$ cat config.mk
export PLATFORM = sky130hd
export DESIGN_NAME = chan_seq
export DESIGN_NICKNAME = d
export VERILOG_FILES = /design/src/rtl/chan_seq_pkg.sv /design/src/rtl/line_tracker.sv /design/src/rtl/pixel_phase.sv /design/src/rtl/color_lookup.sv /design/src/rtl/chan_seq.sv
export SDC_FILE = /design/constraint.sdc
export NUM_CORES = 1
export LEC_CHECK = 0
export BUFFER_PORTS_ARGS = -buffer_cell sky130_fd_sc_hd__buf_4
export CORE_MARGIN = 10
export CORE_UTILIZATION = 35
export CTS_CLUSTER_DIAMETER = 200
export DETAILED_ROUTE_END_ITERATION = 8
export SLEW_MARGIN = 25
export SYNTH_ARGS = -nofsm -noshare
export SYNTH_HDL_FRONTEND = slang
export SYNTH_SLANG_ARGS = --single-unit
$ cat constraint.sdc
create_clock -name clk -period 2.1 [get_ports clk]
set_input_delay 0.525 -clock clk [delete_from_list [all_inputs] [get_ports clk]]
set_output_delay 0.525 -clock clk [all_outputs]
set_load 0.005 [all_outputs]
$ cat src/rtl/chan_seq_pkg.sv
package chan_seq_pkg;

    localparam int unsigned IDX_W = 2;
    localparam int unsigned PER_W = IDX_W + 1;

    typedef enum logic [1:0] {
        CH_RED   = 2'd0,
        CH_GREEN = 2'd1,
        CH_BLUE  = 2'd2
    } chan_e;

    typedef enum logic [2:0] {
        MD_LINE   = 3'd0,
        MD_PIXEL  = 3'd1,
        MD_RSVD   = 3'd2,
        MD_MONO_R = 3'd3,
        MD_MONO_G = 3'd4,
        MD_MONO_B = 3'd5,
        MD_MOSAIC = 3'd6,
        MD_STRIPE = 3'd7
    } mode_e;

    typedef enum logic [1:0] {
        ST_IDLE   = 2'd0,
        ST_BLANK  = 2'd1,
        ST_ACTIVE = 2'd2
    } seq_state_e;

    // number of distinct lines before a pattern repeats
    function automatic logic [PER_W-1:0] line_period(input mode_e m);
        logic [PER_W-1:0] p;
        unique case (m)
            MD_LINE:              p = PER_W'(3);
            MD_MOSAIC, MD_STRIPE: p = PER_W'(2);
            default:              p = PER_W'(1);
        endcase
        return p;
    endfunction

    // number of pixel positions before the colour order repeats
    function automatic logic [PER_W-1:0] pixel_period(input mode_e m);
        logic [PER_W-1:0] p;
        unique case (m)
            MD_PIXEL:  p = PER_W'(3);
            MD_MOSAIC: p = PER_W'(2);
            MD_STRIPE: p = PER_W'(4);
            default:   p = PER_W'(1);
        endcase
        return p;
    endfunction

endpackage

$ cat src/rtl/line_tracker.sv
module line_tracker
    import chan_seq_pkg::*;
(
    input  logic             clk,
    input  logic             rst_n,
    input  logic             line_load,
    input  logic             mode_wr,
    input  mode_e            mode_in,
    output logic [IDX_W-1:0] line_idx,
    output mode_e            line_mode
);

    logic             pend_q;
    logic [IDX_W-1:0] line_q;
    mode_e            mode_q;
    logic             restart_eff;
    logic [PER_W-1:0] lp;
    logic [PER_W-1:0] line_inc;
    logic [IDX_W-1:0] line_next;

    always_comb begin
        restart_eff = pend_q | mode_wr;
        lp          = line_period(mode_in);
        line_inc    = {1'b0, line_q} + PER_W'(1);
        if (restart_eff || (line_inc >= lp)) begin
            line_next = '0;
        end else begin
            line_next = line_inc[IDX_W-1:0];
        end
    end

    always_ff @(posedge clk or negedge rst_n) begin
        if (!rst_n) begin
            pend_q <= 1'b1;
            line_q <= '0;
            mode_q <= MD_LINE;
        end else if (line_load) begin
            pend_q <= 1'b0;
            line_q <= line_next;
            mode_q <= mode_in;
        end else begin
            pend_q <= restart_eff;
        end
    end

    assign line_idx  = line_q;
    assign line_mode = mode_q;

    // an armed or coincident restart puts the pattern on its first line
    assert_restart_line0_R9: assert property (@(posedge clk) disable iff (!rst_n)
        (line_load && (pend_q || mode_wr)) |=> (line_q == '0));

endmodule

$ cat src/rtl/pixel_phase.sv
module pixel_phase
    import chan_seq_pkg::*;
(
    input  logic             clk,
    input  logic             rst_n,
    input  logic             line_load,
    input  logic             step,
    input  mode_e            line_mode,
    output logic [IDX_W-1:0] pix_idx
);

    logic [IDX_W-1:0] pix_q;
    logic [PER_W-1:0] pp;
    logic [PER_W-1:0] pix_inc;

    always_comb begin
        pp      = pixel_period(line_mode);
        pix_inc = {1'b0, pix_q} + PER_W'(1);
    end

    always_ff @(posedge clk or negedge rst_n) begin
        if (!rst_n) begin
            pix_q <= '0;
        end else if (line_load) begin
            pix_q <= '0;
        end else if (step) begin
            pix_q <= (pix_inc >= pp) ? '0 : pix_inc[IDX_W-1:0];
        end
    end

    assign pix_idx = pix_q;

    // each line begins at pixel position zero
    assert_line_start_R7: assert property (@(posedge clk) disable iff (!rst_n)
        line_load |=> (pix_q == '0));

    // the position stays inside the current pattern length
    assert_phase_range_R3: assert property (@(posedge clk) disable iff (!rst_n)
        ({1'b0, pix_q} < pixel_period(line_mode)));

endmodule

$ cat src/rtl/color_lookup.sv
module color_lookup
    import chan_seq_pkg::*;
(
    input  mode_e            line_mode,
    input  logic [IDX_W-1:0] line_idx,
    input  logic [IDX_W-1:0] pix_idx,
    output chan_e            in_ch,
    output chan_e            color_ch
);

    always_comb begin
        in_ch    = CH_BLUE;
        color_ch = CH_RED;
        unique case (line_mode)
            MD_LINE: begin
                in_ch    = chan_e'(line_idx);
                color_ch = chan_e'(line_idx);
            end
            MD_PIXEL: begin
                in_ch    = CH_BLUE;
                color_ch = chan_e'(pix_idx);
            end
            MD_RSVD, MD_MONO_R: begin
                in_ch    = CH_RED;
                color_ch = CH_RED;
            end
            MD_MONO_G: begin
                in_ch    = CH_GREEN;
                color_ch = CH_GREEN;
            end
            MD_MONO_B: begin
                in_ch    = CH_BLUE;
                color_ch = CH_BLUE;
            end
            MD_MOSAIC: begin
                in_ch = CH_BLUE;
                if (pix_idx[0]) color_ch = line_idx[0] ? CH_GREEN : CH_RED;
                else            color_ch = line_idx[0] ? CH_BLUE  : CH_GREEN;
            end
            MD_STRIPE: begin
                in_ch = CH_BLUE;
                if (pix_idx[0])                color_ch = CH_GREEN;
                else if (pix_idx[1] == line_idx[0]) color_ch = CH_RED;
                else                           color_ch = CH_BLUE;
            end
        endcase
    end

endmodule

--

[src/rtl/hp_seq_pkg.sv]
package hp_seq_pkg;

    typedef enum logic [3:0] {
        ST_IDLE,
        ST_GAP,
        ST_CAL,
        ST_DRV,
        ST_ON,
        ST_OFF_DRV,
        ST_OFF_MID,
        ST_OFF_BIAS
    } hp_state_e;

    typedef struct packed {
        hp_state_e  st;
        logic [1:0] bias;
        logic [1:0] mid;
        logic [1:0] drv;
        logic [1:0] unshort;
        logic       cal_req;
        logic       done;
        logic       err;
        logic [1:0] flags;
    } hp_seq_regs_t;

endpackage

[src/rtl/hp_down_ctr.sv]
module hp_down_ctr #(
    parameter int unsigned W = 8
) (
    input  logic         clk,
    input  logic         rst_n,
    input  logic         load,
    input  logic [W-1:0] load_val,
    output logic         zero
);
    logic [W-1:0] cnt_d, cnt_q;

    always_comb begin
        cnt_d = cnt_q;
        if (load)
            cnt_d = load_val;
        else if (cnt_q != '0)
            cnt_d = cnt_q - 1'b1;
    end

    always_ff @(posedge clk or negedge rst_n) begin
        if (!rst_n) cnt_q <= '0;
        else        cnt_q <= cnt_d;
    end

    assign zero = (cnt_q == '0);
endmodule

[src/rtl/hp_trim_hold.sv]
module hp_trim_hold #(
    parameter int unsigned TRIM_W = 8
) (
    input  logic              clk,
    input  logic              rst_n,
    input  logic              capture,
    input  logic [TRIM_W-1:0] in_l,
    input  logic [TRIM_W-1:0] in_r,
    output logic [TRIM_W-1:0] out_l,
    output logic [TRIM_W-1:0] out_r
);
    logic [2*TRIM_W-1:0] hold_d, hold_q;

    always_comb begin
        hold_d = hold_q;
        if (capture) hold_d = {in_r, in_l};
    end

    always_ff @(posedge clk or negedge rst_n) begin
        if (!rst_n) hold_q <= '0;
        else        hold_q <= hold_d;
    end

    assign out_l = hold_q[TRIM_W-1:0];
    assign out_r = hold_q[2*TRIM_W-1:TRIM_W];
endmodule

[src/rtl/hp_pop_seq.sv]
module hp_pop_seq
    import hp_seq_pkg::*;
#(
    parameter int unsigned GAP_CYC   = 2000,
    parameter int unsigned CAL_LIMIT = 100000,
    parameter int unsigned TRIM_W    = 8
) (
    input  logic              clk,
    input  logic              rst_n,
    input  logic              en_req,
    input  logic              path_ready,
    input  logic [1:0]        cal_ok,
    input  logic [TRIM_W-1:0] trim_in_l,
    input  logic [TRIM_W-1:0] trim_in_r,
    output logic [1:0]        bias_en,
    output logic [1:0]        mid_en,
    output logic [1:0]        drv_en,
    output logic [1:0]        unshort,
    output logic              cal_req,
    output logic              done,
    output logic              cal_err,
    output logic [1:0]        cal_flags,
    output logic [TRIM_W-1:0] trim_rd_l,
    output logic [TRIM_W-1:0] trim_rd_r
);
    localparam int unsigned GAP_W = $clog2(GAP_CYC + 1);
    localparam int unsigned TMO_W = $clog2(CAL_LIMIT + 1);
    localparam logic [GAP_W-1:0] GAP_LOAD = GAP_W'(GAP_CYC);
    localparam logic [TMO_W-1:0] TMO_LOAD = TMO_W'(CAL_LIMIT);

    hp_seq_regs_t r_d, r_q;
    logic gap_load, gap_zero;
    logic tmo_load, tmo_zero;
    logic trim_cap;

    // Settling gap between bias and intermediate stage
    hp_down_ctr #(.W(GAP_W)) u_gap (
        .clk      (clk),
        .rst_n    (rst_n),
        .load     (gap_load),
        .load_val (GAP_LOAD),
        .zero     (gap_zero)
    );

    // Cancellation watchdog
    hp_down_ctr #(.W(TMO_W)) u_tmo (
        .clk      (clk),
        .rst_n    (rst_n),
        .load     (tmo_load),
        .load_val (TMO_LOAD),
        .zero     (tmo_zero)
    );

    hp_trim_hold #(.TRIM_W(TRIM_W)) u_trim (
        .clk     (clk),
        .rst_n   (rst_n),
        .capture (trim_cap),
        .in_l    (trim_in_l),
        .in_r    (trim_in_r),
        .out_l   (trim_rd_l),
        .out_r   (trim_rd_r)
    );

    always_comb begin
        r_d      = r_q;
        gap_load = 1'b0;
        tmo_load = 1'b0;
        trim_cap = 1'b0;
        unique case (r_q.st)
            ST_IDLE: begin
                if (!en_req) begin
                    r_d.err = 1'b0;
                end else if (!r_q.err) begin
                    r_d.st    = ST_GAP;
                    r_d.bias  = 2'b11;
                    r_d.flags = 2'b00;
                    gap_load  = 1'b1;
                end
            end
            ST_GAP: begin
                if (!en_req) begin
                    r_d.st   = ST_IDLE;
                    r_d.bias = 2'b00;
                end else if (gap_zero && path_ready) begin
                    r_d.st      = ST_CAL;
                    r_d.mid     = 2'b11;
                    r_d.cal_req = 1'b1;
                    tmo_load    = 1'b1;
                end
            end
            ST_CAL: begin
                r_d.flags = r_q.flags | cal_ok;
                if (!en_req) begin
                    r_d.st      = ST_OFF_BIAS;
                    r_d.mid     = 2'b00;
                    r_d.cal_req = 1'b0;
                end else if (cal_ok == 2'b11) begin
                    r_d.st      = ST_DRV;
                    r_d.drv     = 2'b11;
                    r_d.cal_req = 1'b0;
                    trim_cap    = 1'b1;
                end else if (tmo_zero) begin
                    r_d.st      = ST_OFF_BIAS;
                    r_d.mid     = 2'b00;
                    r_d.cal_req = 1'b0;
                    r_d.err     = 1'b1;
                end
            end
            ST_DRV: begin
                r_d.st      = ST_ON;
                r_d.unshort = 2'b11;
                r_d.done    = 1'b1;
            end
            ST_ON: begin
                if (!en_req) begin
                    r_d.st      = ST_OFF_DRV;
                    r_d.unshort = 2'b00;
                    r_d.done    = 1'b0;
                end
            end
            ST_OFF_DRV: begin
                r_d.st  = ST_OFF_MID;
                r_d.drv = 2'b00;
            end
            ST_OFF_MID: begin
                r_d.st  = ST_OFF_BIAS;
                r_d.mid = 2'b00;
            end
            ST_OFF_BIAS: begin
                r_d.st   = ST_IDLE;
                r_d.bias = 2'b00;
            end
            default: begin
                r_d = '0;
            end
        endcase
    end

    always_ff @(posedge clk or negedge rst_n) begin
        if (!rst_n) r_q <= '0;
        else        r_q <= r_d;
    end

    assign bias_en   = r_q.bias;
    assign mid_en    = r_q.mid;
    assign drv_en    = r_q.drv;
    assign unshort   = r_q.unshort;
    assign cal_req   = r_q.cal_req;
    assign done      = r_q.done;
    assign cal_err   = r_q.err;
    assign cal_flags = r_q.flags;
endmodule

What this task involves
Whatever else the listing above holds, retype exactly only the lines from the one containing "logic [IDX_W-1:0] line_next;" to the one containing "pend_q <= 1'b1;", both ends kept.

Exercise answer
    logic [IDX_W-1:0] line_next;

    always_comb begin
        restart_eff = pend_q | mode_wr;
        lp          = line_period(mode_in);
        line_inc    = {1'b0, line_q} + PER_W'(1);
        if (restart_eff || (line_inc >= lp)) begin
            line_next = '0;
        end else begin
            line_next = line_inc[IDX_W-1:0];
        end
    end

    always_ff @(posedge clk or negedge rst_n) begin
        if (!rst_n) begin
            pend_q <= 1'b1;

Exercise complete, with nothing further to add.